◆ **WORK ITEM**
Among the entries below, please show each line that carries the word "cells".

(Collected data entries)
= = =

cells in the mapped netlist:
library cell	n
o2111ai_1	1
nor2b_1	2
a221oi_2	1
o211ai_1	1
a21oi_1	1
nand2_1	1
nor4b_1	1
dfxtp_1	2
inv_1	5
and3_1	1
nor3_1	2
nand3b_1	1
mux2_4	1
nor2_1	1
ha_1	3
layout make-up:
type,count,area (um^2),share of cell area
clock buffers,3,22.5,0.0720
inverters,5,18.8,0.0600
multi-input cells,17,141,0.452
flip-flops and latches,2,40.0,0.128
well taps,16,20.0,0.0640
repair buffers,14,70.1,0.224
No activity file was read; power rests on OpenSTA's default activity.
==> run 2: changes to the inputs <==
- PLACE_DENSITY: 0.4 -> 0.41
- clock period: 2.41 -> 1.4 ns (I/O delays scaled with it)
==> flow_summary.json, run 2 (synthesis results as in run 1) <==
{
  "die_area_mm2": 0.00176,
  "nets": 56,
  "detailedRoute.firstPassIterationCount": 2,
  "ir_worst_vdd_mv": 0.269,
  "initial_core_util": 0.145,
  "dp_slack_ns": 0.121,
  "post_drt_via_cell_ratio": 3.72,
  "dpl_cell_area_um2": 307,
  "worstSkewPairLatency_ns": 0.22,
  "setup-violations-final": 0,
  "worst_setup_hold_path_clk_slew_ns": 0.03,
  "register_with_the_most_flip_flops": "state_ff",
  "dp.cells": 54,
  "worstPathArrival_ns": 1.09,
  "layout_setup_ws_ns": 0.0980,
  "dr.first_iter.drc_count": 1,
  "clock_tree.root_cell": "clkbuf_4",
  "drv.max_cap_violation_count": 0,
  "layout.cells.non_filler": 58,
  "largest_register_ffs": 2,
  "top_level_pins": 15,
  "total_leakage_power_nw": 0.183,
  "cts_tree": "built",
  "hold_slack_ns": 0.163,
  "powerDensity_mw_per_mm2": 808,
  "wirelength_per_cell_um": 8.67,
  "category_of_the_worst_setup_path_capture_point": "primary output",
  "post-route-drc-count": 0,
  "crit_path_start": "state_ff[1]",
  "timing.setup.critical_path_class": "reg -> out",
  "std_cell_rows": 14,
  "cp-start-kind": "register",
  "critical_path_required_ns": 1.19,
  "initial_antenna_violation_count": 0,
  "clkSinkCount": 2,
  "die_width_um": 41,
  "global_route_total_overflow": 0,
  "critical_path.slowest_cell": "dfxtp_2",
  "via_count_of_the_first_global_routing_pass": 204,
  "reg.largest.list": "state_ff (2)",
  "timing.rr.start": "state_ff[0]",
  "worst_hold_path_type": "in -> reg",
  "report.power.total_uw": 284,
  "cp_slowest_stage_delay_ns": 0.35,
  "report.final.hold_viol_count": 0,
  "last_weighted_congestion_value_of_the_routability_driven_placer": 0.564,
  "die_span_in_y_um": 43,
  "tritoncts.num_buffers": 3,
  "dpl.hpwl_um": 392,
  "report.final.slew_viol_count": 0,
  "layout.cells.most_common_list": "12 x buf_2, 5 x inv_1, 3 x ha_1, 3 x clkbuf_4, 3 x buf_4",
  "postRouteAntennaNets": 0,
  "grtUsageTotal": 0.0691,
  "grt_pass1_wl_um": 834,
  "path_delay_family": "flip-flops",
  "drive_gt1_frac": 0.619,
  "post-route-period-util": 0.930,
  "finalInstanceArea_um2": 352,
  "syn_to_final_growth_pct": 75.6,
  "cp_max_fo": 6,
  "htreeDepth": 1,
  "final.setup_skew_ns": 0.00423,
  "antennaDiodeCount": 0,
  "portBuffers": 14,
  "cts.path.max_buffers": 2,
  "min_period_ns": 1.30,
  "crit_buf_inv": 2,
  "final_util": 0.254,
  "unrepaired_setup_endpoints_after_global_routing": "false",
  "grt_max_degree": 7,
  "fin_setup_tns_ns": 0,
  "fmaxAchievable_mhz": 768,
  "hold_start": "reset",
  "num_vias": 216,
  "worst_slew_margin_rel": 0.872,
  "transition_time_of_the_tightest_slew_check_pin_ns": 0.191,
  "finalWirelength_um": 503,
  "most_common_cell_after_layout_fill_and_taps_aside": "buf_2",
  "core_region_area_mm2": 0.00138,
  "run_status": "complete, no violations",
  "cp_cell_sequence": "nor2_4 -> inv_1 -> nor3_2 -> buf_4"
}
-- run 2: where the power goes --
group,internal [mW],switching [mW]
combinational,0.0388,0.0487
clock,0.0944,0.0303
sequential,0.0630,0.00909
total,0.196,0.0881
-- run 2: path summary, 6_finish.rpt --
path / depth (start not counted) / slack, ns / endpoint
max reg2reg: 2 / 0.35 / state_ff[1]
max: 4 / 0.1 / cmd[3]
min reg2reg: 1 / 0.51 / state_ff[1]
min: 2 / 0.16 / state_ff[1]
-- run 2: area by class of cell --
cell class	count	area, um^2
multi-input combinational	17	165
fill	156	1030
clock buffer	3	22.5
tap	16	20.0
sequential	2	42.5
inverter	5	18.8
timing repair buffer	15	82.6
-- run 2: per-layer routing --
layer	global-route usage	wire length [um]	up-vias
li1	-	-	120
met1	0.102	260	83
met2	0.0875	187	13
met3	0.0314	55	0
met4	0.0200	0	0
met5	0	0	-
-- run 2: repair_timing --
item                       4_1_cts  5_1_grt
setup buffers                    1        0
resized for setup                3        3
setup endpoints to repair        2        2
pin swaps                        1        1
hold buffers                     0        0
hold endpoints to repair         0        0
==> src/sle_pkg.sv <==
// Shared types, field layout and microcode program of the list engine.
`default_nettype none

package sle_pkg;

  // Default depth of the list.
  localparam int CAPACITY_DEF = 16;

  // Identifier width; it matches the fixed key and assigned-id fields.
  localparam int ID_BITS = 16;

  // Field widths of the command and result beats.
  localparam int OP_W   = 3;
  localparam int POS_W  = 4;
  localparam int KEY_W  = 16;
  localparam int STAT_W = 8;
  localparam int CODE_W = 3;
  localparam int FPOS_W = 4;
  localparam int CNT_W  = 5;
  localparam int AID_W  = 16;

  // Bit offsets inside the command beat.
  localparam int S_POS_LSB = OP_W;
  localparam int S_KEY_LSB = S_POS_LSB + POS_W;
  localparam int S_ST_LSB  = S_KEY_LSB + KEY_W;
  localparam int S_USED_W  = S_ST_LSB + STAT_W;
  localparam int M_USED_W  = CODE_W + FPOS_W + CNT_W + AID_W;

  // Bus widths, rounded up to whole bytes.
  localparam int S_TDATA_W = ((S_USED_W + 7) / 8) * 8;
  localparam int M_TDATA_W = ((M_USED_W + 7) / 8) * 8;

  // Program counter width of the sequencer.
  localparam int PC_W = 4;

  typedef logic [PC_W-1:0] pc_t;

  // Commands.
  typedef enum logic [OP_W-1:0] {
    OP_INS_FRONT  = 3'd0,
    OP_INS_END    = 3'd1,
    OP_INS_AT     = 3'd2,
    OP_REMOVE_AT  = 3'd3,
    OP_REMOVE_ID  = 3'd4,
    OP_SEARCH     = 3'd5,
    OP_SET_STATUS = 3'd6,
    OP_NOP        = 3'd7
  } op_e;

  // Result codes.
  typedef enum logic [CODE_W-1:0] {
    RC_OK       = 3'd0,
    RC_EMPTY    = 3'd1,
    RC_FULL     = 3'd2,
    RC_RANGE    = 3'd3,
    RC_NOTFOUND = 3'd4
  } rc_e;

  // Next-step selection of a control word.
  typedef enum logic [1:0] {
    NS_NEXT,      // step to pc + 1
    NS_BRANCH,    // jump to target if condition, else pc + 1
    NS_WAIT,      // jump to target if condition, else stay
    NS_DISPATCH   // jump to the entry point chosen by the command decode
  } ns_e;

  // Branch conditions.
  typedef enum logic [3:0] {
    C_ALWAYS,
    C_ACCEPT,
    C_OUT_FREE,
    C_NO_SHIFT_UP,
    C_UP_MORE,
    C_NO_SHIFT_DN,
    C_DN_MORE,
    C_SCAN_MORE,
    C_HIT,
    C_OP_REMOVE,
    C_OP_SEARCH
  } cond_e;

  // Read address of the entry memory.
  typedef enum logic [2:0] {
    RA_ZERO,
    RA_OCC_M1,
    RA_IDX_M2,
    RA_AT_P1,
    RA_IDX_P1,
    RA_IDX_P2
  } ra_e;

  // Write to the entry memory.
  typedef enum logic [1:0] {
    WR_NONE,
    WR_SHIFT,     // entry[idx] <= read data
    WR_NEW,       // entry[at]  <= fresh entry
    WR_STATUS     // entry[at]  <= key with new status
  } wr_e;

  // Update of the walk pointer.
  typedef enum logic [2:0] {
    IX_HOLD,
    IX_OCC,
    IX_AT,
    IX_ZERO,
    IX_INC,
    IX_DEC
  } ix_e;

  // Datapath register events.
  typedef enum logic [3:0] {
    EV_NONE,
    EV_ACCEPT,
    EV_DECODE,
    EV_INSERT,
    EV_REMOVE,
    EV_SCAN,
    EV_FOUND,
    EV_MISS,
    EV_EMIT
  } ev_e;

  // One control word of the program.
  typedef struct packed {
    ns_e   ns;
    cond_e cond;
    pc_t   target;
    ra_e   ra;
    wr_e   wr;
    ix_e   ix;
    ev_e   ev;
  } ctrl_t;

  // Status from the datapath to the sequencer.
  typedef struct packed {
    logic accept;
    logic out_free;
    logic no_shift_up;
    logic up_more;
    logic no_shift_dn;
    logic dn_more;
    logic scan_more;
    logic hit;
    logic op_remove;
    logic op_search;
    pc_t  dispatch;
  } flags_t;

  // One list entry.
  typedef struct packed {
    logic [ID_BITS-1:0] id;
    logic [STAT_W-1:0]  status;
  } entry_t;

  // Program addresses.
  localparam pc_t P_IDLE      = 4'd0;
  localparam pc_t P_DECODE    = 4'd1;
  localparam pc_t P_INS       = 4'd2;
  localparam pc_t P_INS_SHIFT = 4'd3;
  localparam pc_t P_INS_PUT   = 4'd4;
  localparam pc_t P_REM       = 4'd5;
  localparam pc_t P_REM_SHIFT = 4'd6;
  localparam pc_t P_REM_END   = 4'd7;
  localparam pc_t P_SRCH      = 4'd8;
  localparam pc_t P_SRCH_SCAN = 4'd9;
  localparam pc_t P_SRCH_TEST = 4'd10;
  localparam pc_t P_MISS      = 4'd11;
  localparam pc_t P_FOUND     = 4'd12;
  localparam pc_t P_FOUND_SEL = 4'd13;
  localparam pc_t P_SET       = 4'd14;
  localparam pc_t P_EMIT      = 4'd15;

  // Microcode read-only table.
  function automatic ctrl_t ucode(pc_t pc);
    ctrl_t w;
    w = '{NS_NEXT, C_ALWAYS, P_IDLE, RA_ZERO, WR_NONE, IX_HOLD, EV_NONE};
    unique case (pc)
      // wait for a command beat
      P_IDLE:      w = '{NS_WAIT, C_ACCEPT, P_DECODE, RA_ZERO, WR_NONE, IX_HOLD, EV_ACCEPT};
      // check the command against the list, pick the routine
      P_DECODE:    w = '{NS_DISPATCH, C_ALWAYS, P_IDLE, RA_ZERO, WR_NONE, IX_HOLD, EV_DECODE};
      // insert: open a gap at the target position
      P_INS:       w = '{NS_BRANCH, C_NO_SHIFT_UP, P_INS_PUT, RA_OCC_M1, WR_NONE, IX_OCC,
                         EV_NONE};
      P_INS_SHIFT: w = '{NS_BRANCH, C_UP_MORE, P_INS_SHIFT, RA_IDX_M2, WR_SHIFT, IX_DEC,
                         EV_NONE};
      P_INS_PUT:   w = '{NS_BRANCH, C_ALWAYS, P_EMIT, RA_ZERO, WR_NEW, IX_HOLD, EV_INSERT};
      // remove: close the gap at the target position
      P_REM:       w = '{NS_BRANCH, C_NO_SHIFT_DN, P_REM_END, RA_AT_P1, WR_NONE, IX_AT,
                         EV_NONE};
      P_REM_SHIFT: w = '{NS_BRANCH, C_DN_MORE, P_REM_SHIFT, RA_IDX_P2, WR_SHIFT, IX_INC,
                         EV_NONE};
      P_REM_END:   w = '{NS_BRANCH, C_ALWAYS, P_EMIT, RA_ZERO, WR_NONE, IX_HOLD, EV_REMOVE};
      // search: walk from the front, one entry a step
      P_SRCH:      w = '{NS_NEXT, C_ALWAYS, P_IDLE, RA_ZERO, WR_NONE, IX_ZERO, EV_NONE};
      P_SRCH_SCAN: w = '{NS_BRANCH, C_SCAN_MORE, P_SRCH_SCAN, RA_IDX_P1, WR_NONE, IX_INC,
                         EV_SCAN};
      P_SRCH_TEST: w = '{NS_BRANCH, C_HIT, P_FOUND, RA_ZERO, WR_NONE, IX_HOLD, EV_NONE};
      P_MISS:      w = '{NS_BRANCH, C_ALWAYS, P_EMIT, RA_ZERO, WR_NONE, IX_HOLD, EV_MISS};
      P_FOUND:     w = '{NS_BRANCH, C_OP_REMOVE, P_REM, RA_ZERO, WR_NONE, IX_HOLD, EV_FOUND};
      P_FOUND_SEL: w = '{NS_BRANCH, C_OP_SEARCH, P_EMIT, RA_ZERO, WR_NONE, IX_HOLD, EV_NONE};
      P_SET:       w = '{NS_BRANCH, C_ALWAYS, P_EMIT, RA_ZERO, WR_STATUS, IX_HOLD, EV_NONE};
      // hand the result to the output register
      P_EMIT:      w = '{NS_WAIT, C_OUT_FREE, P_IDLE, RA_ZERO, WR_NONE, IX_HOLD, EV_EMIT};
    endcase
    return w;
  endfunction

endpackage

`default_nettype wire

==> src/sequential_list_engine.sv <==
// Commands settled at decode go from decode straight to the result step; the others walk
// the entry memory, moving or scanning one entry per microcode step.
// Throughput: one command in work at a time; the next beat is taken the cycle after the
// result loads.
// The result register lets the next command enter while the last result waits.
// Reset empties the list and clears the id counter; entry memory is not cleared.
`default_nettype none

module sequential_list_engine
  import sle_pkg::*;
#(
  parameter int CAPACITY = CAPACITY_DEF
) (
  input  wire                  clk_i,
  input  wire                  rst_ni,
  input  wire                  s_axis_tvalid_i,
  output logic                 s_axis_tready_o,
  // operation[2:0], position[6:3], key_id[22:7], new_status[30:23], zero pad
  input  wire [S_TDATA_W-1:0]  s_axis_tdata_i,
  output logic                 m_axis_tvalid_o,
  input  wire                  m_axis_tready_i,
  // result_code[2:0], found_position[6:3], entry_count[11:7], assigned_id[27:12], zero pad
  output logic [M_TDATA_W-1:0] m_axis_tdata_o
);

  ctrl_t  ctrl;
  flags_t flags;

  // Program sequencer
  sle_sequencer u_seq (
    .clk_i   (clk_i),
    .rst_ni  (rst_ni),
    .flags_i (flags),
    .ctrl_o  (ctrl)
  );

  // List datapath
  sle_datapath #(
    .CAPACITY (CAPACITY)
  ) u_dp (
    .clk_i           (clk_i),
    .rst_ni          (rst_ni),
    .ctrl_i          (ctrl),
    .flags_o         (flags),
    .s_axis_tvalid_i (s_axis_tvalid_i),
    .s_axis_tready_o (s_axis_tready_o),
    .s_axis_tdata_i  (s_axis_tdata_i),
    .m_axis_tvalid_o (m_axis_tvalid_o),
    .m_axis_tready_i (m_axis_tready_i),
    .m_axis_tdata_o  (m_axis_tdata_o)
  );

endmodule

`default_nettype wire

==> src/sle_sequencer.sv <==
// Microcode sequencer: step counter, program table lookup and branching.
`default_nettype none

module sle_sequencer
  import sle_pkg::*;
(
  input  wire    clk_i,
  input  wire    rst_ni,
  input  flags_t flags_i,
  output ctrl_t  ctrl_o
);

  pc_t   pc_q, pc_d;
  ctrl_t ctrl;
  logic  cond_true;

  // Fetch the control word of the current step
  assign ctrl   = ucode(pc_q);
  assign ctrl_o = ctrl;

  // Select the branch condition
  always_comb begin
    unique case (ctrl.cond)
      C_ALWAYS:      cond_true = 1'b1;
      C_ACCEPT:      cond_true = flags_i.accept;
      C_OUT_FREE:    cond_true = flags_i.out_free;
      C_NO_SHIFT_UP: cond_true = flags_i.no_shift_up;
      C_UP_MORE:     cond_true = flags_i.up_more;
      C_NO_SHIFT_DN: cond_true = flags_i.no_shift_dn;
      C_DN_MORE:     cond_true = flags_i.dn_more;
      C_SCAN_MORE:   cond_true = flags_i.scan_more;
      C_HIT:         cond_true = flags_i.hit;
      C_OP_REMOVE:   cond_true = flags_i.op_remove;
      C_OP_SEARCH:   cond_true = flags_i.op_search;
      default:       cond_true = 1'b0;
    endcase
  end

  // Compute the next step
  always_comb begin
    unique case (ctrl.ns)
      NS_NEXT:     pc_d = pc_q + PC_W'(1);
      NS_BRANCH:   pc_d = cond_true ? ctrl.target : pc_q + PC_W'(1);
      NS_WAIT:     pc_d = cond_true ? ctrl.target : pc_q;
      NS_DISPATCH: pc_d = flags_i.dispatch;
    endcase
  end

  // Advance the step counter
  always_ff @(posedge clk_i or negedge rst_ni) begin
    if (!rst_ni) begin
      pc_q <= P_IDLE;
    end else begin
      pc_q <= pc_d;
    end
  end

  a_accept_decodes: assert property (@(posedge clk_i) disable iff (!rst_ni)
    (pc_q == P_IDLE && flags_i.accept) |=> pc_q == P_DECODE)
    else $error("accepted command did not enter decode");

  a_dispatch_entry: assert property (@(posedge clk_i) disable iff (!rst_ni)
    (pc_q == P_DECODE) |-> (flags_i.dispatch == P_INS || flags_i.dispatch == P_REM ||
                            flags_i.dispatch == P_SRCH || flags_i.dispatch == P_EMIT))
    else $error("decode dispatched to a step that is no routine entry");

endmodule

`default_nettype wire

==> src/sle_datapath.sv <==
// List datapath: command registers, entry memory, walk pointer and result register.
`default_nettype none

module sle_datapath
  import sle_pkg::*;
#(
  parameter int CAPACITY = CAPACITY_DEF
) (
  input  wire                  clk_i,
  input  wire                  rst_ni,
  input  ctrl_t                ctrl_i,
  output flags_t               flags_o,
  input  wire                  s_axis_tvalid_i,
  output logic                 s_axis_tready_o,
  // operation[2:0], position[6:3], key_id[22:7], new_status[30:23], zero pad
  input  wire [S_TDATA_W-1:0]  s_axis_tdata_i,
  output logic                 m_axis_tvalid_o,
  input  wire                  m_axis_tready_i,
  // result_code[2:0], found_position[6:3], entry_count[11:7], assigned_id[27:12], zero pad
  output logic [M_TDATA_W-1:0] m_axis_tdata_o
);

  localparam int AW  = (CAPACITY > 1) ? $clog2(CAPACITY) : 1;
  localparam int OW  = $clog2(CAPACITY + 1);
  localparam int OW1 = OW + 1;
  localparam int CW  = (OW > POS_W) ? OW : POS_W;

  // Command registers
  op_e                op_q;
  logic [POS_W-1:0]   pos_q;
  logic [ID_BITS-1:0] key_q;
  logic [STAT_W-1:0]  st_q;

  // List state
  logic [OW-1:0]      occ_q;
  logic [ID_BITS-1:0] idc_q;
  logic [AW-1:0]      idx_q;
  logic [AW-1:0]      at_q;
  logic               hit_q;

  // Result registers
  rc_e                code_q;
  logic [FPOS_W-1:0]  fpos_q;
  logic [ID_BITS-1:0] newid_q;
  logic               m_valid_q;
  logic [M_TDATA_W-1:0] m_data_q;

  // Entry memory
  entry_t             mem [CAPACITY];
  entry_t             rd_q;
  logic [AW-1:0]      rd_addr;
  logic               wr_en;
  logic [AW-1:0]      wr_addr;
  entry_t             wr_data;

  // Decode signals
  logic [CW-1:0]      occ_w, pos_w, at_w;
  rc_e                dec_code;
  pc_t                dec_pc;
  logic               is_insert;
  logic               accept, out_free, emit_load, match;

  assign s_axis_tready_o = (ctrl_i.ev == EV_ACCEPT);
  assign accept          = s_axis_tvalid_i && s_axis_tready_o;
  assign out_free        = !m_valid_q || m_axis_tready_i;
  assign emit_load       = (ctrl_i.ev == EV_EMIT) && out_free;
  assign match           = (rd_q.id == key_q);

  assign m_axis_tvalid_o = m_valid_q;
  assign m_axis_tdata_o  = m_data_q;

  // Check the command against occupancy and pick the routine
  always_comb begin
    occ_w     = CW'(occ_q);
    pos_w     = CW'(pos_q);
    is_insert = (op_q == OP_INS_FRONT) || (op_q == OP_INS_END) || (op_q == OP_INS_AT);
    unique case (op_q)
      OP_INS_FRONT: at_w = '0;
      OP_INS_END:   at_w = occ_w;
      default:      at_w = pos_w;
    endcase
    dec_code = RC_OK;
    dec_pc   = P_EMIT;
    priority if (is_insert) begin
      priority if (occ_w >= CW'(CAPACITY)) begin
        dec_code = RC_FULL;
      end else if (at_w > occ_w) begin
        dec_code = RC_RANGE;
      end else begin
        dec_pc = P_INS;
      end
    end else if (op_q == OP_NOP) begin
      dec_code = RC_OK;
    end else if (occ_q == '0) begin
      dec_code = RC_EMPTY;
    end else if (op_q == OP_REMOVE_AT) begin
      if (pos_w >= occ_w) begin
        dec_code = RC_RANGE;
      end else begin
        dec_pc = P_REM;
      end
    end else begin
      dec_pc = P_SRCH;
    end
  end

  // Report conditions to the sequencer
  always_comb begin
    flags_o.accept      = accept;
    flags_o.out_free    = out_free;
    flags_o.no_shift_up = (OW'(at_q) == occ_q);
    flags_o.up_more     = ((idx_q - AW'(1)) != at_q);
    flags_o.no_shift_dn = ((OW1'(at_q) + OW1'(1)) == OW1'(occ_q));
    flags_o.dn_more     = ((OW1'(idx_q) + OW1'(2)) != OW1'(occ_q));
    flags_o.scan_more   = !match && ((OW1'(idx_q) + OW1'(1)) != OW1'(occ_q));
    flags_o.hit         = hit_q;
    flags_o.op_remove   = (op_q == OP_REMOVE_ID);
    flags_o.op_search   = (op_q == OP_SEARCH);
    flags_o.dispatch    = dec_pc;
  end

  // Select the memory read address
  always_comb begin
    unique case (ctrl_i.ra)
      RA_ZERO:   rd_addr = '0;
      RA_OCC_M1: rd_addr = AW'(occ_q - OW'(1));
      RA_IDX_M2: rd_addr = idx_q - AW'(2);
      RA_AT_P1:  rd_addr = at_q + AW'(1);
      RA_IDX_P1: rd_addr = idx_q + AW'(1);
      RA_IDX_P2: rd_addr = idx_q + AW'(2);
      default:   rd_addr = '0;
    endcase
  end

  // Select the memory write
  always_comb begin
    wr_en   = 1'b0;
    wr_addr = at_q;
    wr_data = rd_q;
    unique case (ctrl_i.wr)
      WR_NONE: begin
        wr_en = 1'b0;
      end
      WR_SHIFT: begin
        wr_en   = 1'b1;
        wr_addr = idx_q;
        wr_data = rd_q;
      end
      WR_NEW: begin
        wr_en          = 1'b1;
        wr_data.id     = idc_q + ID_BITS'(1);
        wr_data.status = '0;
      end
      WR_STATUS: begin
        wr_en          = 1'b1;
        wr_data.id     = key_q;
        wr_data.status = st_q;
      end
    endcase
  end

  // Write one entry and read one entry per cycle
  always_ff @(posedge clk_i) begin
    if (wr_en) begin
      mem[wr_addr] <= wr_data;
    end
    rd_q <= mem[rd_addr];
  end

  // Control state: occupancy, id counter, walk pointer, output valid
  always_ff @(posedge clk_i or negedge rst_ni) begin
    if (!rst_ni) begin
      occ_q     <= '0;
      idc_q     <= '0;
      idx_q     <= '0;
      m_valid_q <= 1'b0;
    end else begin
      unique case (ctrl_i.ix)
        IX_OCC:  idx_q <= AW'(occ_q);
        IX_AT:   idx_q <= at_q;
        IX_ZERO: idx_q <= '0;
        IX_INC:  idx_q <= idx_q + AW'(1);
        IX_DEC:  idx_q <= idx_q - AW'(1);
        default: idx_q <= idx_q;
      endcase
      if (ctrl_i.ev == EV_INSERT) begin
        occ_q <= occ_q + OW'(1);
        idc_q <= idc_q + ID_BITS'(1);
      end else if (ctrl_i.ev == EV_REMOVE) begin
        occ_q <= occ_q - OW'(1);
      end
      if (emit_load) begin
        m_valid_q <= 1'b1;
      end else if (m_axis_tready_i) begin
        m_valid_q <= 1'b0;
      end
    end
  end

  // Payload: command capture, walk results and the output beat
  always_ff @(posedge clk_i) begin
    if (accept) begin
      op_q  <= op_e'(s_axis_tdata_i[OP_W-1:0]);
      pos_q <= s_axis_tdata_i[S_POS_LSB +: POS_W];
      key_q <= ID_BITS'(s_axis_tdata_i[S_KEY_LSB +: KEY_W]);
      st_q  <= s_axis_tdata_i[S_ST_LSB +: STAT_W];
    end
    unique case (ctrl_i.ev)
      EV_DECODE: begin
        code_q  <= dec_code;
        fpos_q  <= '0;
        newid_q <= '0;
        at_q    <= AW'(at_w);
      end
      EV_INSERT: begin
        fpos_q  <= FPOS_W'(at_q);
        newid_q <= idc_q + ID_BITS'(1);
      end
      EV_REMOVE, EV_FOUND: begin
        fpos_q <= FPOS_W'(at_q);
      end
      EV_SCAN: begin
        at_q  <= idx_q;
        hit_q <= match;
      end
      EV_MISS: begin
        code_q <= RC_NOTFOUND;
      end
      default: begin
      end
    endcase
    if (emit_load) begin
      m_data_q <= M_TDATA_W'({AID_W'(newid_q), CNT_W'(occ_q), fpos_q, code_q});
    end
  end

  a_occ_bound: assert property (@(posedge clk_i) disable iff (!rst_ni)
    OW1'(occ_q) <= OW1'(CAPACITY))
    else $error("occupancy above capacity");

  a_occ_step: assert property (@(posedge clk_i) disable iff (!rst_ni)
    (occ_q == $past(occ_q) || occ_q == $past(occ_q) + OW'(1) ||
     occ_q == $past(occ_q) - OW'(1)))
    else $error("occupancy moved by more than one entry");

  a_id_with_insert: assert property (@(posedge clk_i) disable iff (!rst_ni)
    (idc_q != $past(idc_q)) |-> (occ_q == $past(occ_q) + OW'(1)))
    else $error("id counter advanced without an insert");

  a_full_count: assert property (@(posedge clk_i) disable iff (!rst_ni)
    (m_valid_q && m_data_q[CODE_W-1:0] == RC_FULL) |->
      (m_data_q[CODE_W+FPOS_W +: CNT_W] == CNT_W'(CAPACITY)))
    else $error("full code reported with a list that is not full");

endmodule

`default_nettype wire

= = =

◆ **RESULT OF THIS EXERCISE**
cells in the mapped netlist:
multi-input cells,17,141,0.452
  "dp.cells": 54,
  "layout.cells.non_filler": 58,
  "layout.cells.most_common_list": "12 x buf_2, 5 x inv_1, 3 x ha_1, 3 x clkbuf_4, 3 x buf_4",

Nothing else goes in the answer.